You do not need any formal education or courses to be a great conversationalist. Some children can keep the class spellbound when doing their show and tell in class, or on the playground. They understand the basic principles of good conversation already. Once you are aware of the basics, you can continue to improve throughout your life as you move from personal to workplace situations. Understanding how to make good conversation can ease your life in all situations where there is interaction with others. Some examples might be in your marriage, job, work group, with golfing buddies, in volunteer work, and interacting with your children and friends. It is well worth the effort to learn and could potentially affect much of your life in a positive way.

Tips

  • Lifelong learning: Continue to learn about new things formally or informally EG. attend workshops, courses, conferences, events of interest, join clubs or organizations of interest

  • Look for Opportunities to Speak: EG. Volunteer in your community, participate in committees, contribute by speaking up or writing when participants are needed in your everyday life

  • Don't Dump on Your Audience: People appreciate you if you bring a positive attitude to the table and don't take your personal frustrations out on others.

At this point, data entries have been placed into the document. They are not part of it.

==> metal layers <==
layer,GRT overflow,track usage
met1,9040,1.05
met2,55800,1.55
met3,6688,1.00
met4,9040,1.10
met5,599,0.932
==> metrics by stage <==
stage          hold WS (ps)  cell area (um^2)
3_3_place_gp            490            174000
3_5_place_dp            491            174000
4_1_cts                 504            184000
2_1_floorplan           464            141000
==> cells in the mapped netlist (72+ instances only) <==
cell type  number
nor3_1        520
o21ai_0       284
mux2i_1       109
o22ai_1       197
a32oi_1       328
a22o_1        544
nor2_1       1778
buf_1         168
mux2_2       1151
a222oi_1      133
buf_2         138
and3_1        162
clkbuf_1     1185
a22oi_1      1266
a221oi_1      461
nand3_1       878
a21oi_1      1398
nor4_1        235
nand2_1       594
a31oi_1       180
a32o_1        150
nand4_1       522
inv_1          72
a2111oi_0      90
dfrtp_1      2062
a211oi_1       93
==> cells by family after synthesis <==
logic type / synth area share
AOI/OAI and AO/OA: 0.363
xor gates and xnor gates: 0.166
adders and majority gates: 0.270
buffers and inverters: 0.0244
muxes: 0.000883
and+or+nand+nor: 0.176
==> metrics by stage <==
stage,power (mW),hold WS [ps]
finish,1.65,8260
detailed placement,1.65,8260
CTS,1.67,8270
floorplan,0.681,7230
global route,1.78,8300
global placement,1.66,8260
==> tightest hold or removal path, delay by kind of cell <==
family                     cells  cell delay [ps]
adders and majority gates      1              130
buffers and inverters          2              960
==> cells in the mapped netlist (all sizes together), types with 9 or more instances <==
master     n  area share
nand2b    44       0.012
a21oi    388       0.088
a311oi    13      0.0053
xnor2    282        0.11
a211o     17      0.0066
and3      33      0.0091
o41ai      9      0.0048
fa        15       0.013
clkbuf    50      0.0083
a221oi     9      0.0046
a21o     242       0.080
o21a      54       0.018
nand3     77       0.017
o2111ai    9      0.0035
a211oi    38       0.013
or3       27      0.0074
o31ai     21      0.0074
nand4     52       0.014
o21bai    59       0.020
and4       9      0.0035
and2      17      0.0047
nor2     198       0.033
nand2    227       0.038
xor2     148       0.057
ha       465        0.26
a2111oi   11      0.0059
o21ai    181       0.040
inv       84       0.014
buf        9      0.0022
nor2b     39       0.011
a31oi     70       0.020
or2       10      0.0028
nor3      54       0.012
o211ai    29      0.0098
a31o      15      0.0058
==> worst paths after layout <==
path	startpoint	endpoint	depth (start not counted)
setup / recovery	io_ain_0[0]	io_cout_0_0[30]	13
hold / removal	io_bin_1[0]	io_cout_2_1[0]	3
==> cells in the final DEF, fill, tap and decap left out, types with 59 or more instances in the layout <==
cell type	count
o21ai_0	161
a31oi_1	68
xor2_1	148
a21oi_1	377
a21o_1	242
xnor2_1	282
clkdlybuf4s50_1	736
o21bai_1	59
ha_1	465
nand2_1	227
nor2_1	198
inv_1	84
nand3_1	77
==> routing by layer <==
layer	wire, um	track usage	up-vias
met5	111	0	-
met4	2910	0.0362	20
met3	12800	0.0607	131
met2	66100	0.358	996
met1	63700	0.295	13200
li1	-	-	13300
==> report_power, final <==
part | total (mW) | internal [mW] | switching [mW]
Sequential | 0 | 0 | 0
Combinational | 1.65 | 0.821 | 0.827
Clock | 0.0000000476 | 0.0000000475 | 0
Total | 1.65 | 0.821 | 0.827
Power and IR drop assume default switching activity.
--- design.v ---
module div (
    input wire clock,
    input wire reset,
    input wire start,
    input wire [31:0] A,
    input wire [31:0] B,
    output reg [31:0] HI,
    output reg [31:0] LO,
    output reg DivBy0,
    output reg finished
);
    reg [4:0] remainingCicles;
    reg [31:0] result; 
    reg [31:0] divideBy;
    reg [31:0] remainder;
    wire [32:0] sub = {remainder[30:0], result[31]} - divideBy; 
    assign DivBy0 = !B;
    assign LO = result; 
    assign HI = remainder;
    always @ (posedge clock) begin
        if(reset == 1'd1) begin 
            remainingCicles = 5'd31;  
            finished = 1'd1;
            result = 0;  
            divideBy = 0;  
            remainder = 0;
            HI[31:0] = 32'd0;
            LO[31:0] = 32'd0;
        end
        else begin
            if (start) begin
                remainingCicles = 5'd31; 
                divideBy = B;
                remainder = 32'd0; 
                result = A;
                finished = 1'b0; 
            end
            else if (finished == 1'b0) begin
                if (sub[32] == 0) begin   
                    remainder = sub[31:0];
                    result = {result[30:0], 1'b1};
                end 
                else begin
                    remainder = {remainder [30:0], result[31]};  
                    result = {result[30:0], 1'b0};
                end
                if (remainingCicles == 0) begin  
                    finished = 1;
                end 
                else begin
                    finished = 0;
                end
                remainingCicles = remainingCicles - 1; 
            end 
        end
    end
endmodule
<file path="run.sh">
#!/bin/bash
# OpenROAD 26Q1-2900-gdf79404cd8, Yosys 0.63+post, stock flow scripts
make -C /OpenROAD-flow-scripts/flow DESIGN_CONFIG=/design/flow/config.mk WORK_HOME=/design/flow/orfs finish
</file>
<file path="config.mk">
export PLATFORM = sky130hd
export DESIGN_NAME = multiplier
export DESIGN_NICKNAME = multiplier
export VERILOG_FILES = /design/flow/design.v
export SDC_FILE = /design/flow/constraint.sdc
export NUM_CORES = 4
export LEC_CHECK = 1
export CORE_UTILIZATION = 40
</file>
<file path="constraint.sdc">
current_design multiplier

set clk_period 12.5
set clk_io_pct 0.2

create_clock -name clk0 -period $clk_period [get_ports {clk}]

set non_clock_inputs [all_inputs -no_clocks]
set_input_delay [expr $clk_period * $clk_io_pct] -clock clk0 $non_clock_inputs
set_output_delay [expr $clk_period * $clk_io_pct] -clock clk0 [all_outputs]
</file>
<file path="design.v">
module multiplier(output wire [31:0] msb_prod, lsb_prod, 
output wire calculando, 
input wire [31:0] fator_1, fator_2, 
input wire clk, start);
reg [31:0] A, Q, M;
reg Q_1;
reg [5:0] count;
wire [31:0] soma, diferenca;
always @(posedge clk)
begin
    if (start) begin
        A <= 32'b0;
        M <= fator_1;
        Q <= fator_2;
        Q_1 <= 1'b0;
        count <= 6'b0;
    end
    else begin
        case ({Q[0], Q_1})
            2'b01 : {A, Q, Q_1} <= {soma[31], soma, Q};
            2'b10 : {A, Q, Q_1} <= {diferenca[31], diferenca, Q};
            default: {A, Q, Q_1} <= {A[31], A, Q};
        endcase
        count <= count + 1'b1;
    end
end
assign soma = A + M + 1'b0;
assign diferenca = A + ~M + 1'b1; 
assign msb_prod = A;
assign lsb_prod = Q;
assign calculando = (count < 32);
endmodule
</file>
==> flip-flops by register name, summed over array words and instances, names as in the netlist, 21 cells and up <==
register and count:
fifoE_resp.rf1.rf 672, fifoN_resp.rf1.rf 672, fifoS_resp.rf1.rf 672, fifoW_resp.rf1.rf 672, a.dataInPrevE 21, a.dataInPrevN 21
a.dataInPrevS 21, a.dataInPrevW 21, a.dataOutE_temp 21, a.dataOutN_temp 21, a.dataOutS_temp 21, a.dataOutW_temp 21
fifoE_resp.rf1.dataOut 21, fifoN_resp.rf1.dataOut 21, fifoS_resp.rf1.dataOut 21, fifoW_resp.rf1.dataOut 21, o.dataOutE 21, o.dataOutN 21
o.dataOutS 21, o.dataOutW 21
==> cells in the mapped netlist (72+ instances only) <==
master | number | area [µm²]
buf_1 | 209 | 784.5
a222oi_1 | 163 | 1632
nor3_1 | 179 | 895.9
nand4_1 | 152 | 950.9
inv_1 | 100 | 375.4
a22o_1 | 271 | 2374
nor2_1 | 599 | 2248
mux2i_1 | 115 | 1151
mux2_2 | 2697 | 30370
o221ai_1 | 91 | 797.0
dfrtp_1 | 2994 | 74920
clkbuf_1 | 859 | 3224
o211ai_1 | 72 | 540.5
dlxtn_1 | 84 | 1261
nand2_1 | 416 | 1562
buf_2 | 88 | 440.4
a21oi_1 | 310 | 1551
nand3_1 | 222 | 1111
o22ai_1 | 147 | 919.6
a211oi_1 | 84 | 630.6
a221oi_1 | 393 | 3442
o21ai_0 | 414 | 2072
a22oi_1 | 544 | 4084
module noc_router_project_req 
(input clk, input reset, 
 input writeE, 
 input writeW, 
 input writeS,
 input writeN,  
 input [20:0] dataInE, 
 input [20:0] dataInW, 
 input [20:0] dataInS,
 input [20:0] dataInN,  
 output  [20:0] dataOutE,
 output  [20:0] dataOutW,
 output  [20:0] dataOutS,
 output  [20:0] dataOutN,  
 output  fullE, 
 output   almost_fullE, 
 output   fullW, 
 output   almost_fullW, 
 output   fullS, 
 output   almost_fullS,
 output   fullN, 
 output   almost_fullN  
 );
wire readE, readW, readS, readN;  
wire [20:0] dataOutFifoE, dataOutFifoW, dataOutFifoN,dataOutFifoS;  
wire emptyE, almost_emptyE, emptyW, almost_emptyW, emptyS, almost_emptyS, emptyN, almost_emptyN;  
wire [20:0] dataOutE_temp, dataOutW_temp, dataOutS_temp, dataOutN_temp;  
fifo_improved_project_req fifoE_req (clk,  reset,  writeE,  readE, dataInE, dataOutFifoE, fullE, almost_fullE, emptyE, almost_emptyE);
fifo_improved_project_req fifoW_req (clk,  reset,  writeW,  readW, dataInW, dataOutFifoW, fullW, almost_fullW, emptyW, almost_emptyW);
fifo_improved_project_req fifoS_req (clk,  reset,  writeS,  readS, dataInS, dataOutFifoS, fullS, almost_fullS, emptyS, almost_emptyS);
fifo_improved_project_req fifoN_req (clk,  reset,  writeN,  readN, dataInN, dataOutFifoN, fullN, almost_fullN, emptyN, almost_emptyN);
arbiter_req a(clk, reset, emptyE, almost_emptyE, dataOutFifoE, 
                      emptyW, almost_emptyW, dataOutFifoW,  
                      emptyS, almost_emptyS, dataOutFifoS,
                      emptyN, almost_emptyN, dataOutFifoN, 
                      readE, readW, readS, readN, 
		      dataOutE_temp, dataOutW_temp, dataOutS_temp, dataOutN_temp); 
outport_req o(clk, reset, dataOutE_temp, dataOutW_temp, dataOutS_temp, dataOutN_temp, dataOutE, dataOutW, dataOutS, dataOutN);
endmodule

  • Have Fun: Remember that the people listening to you probably would enjoy having a good time when speaking to you and if you are enjoying the conversation also, that makes two of you.

Step 1: Have Something Interesting to Say

This may seem obvious, but not everyone knows about this and it is key to your success. We have all been stuck at a party or event next to someone who goes on and on about all the the minute details of their daily life. Unless we are really interested in their situation, most people learn to avoid such people because they become too boring to listen to. On the other hand, people who have interesting topics to discuss often have the opposite effect. We are drawn to someone who is always interesting.

Step 2: Listen to and Interact with Others Respectfully

If speaking to others was all there was to it, then this page would be called How to Deliver a Speech instead, or How to Become a Professional Writer and just read what you have written out. It may seem odd to bring this up, but if there is no audience you are not talking about a real conversation. The other participant and how they react to you is critical to your success even if you do all the other things right.

What do you mean by interact with others respectfully? Listen to what the person says and follow along with their conversation giving feedback when needed. Do not be lost in your own thoughts planning your next thing to say. Focus on what is happening and react to it, facilitate it. Nod, smile, be pleasant, add to what they are saying when it helps, give the other person their space and a friendly environment to share what they have to say. Don't interrupt to make your own points if it disrupts the flow of the conversation unless you are both debating. It is alright if the other person does most of the talking because if that person is happy that you have listened to them well and comes back for more conversations, then you have been a success. Be aware of their body language. If they are falling asleep it may be time to tell a joke or funny story, or let them go home and get some rest.

Step 3: Practice Makes Perfect

If How to Start a Conversation is very difficult for you, then you are not conversing with others enough to make it an everyday and ordinary event. Joining in groups or associations is a great way to get your feet wet and naturally gain practice in fun settings. For example, joining a Toastmasters Club will give you lots of practice in impromptu speaking settings, or volunteering at a local theatre company or community organization, or a committee at work. If you remember how hard it was to learn the alphabet and how to read initially, but then later once you got in the flow it was not difficult at all. Being at ease and comfortable speaking well with others can not only relieve a lot of stress in your life it can often have positive side effects like opportunities for promotion in the workplace and more popularity among your friends.